Hayır, tam tersi Müslüman hayat tarzının 21. yüzyıla katkılarının olduğunu düşünüyorum. Çünkü bizim ticaret, finans, çevre, aile hayatı konusunda öne çıkarılacak ahlâkî değerlerimiz var. Müslümanlar doğru olan ve kendilerini ilgilendiren her türlü fikre açıktılar. Meselâ günümüzün çevreci hareketi ile Müslüman çevreci hareket birbiriyle örtüşüyor.

İslami hayat tarzı ve moda tartışılan kavramlar. Sizin moda sayfalarınızda neler var?

Dergimizde erkek, kadın ve çocuk modasına yer veriyoruz. Kadın kıyafeti konusunda daha dikkatli seçim yapıyoruz çünkü okurlarımızın talebi bu yönde. Bizimki sıradan bir tüketici dergisi değil. Dolayısıyla bilinçli davranmamız gereken konular var. Özellikle bulunması zor olan, uzun etek, bol paçalı pantolon, dökümlü ceket gibi şeyleri tanıtıyoruz. Bunun yanında ikinci el kıyafetleri tanıtıyoruz. Kıyafetlerimizi mankenlerle tanıtmıyoruz. Ya sokaktan seçtiğimiz insanların neler giydiklerini gösteriyoruz ya da sadece kıyafetleri gösteriyoruz. Eğer manken kullanırsak da kafalarını göstermiyoruz. Benim için başörtüsü sadece dinî bir görev değil, aynı zamanda özgürleşmekti. Çünkü ben bir mankenlik ajansında yetiştim ve orada sadece dış görünüşünüzün nasıl olduğu önemliydi. Başörtüsü benim için güzellik faşizmini reddetmemin kaynağı oldu. 80'lerin sonuna doğru Müslüman olmam benim feminist fikirlerimi besledi. Kadınların güzellik nesnesi olarak görülmemesi gerektiği hakkındaki güçlü feminist fikirlerimi destekledi. Yani sadece örtünmek değil, mankenlik endüstrisindeki güzellik faşizmini reddetmekti benim için başörtüsü.
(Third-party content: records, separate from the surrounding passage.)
===== src/rtl/cpu_debug_controller.sv =====
// Host debug command engine: decodes opcode words, drives CPU reset/run/halt/step, one response per command.
// Optional PC breakpoint halting is built when CPU_DBG_BREAKPOINT_EN is defined.
module cpu_debug_controller #(
  parameter int XLEN         = 32,
  parameter int RESET_CYCLES = 4,
  parameter int STEP_W       = 16
) (
  input  logic            clk,
  input  logic            reset,
  input  logic [XLEN-1:0] cmd_data_i,
  input  logic            cmd_valid_i,
  output logic            cmd_ready_o,
  input  logic [XLEN-1:0] pc_i,
  output logic            cpu_reset_o,
  output logic            cpu_run_o,
  output logic [XLEN-1:0] resp_data_o,
  output logic            resp_valid_o,
  input  logic            resp_ready_i,
  output logic            halted_o,
  output logic            bp_hit_o,
  output logic [1:0]      state_o,
  output logic [1:0]      run_mode_o
);
  // Handshakes: a command word moves on cmd_valid_i & cmd_ready_o; a response moves on
  // resp_valid_o & resp_ready_i, and resp_data_o is held stable while resp_ready_i is low.
  localparam logic [1:0] S_IDLE = 2'd0, S_ARG = 2'd1, S_RSTHOLD = 2'd2, S_RESP = 2'd3;
  localparam logic [1:0] M_HALT = 2'd0, M_FREE = 2'd1, M_STEP = 2'd2;
  localparam logic [7:0] OP_RESET = 8'h01, OP_READ_PC = 8'h02, OP_RUN = 8'h03;
  localparam logic [7:0] OP_HALT = 8'h04, OP_STEP = 8'h05;
`ifdef CPU_DBG_BREAKPOINT_EN
  localparam logic [7:0] OP_SET_BP = 8'h06, OP_CLR_BP = 8'h07;
`endif
  localparam int RST_W = (RESET_CYCLES > 1) ? $clog2(RESET_CYCLES) : 1;
  localparam logic [RST_W-1:0] RST_LOAD = RST_W'(RESET_CYCLES - 1);
  localparam logic [XLEN-1:0] RESP_ACK = {{(XLEN-8){1'b0}}, 8'hA5};
  localparam logic [XLEN-1:0] RESP_NAK = {{(XLEN-8){1'b0}}, 8'hEE};

  logic [1:0]        state_q, state_d;
  logic              arg_step_q, arg_step_d;
  logic [RST_W-1:0]  rst_cnt_q, rst_cnt_d;
  logic [XLEN-1:0]   resp_q, resp_d;
  logic [1:0]        mode_q, mode_d;
  logic [STEP_W-1:0] step_cnt_q, step_cnt_d;
  logic              bp_hit_q, bp_hit_d;
  logic              bp_match;
  logic              unused_cmd_bits;
  logic [7:0]        opcode;
  logic [STEP_W-1:0] arg_cnt;
`ifdef CPU_DBG_BREAKPOINT_EN
  logic [XLEN-1:0]   bp_addr_q, bp_addr_d;
  logic              bp_valid_q, bp_valid_d;
  logic              skip_q, skip_d;

  // skip masks the match for one cycle after a resume so the core can leave the breakpoint PC.
  assign bp_match = bp_valid_q && (pc_i == bp_addr_q) && (mode_q != M_HALT) && !skip_q;
`else
  assign bp_match = 1'b0;
`endif

  assign opcode          = cmd_data_i[7:0];
  assign arg_cnt         = cmd_data_i[STEP_W-1:0];
  assign unused_cmd_bits = ^cmd_data_i;

  assign cmd_ready_o  = (state_q == S_IDLE) || (state_q == S_ARG);
  assign cpu_reset_o  = (state_q == S_RSTHOLD);
  assign resp_valid_o = (state_q == S_RESP);
  assign resp_data_o  = resp_q;
  assign halted_o     = (mode_q == M_HALT);
  assign bp_hit_o     = bp_hit_q;
  assign state_o      = state_q;
  assign run_mode_o   = mode_q;
  assign cpu_run_o    = ((mode_q == M_FREE) || ((mode_q == M_STEP) && (step_cnt_q != '0)))
                        && !cpu_reset_o && !bp_match;

  always_comb begin
    state_d    = state_q;
    arg_step_d = arg_step_q;
    rst_cnt_d  = rst_cnt_q;
    resp_d     = resp_q;
    mode_d     = mode_q;
    step_cnt_d = step_cnt_q;
    bp_hit_d   = bp_hit_q;
`ifdef CPU_DBG_BREAKPOINT_EN
    bp_addr_d  = bp_addr_q;
    bp_valid_d = bp_valid_q;
    skip_d     = 1'b0;
`endif
    if (cpu_run_o && (mode_q == M_STEP)) begin
      step_cnt_d = step_cnt_q - STEP_W'(1);
      if (step_cnt_q == STEP_W'(1)) mode_d = M_HALT;
    end
`ifdef CPU_DBG_BREAKPOINT_EN
    if (bp_match) begin
      mode_d     = M_HALT;
      step_cnt_d = '0;
      bp_hit_d   = 1'b1;
    end
`endif
    // Accepted commands are applied after execution progress so they take priority.
    case (state_q)
      S_IDLE: if (cmd_valid_i) begin
        state_d = S_RESP;
        resp_d  = RESP_ACK;
        case (opcode)
          OP_RESET: begin
            state_d    = S_RSTHOLD;
            rst_cnt_d  = RST_LOAD;
            mode_d     = M_HALT;
            step_cnt_d = '0;
            bp_hit_d   = 1'b0;
          end
          OP_READ_PC: resp_d = pc_i;
          OP_RUN: begin
            mode_d   = M_FREE;
            bp_hit_d = 1'b0;
`ifdef CPU_DBG_BREAKPOINT_EN
            skip_d   = 1'b1;
`endif
          end
          OP_HALT: begin
            mode_d     = M_HALT;
            step_cnt_d = '0;
          end
          OP_STEP: begin
            if (mode_q == M_HALT) begin
              state_d    = S_ARG;
              arg_step_d = 1'b1;
            end else begin
              resp_d = RESP_NAK;
            end
          end
`ifdef CPU_DBG_BREAKPOINT_EN
          OP_SET_BP: begin
            state_d    = S_ARG;
            arg_step_d = 1'b0;
          end
          OP_CLR_BP: bp_valid_d = 1'b0;
`endif
          default: resp_d = RESP_NAK;
        endcase
      end
      S_ARG: if (cmd_valid_i) begin
        state_d = S_RESP;
        resp_d  = RESP_ACK;
        if (arg_step_q) begin
          bp_hit_d = 1'b0;
          if (arg_cnt != '0) begin
            mode_d     = M_STEP;
            step_cnt_d = arg_cnt;
`ifdef CPU_DBG_BREAKPOINT_EN
            skip_d     = 1'b1;
`endif
          end
        end
`ifdef CPU_DBG_BREAKPOINT_EN
        else begin
          bp_addr_d  = cmd_data_i;
          bp_valid_d = 1'b1;
        end
`endif
      end
      S_RSTHOLD: begin
        if (rst_cnt_q == '0) state_d = S_RESP;
        else                 rst_cnt_d = rst_cnt_q - RST_W'(1);
      end
      default: if (resp_ready_i) state_d = S_IDLE;
    endcase
  end

  always_ff @(posedge clk) begin
    if (reset) begin
      state_q    <= S_IDLE;
      arg_step_q <= 1'b1;
      rst_cnt_q  <= '0;
      resp_q     <= '0;
      mode_q     <= M_HALT;
      step_cnt_q <= '0;
      bp_hit_q   <= 1'b0;
`ifdef CPU_DBG_BREAKPOINT_EN
      bp_addr_q  <= '0;
      bp_valid_q <= 1'b0;
      skip_q     <= 1'b0;
`endif
    end else begin
      state_q    <= state_d;
      arg_step_q <= arg_step_d;
      rst_cnt_q  <= rst_cnt_d;
      resp_q     <= resp_d;
      mode_q     <= mode_d;
      step_cnt_q <= step_cnt_d;
      bp_hit_q   <= bp_hit_d;
`ifdef CPU_DBG_BREAKPOINT_EN
      bp_addr_q  <= bp_addr_d;
      bp_valid_q <= bp_valid_d;
      skip_q     <= skip_d;
`endif
    end
  end
endmodule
Kadınların başörtüsü konusunda kendi kararları önemli. Başörtüsünün onlar için ne anlama geldiğini anlamaları gerekiyor. Ben hiçbir kadına tercihlerimi dikte edecek değilim. Çünkü kadın bedeni üzerinden yüzyıllar boyunca siyaset yapıldığına inanıyorum ve buna taraf olmayacağım. Kadınların kimi zaman giyinmeye zorlandıklarını, kimi zaman giyinmelerine izin verilmediğini görüyorum.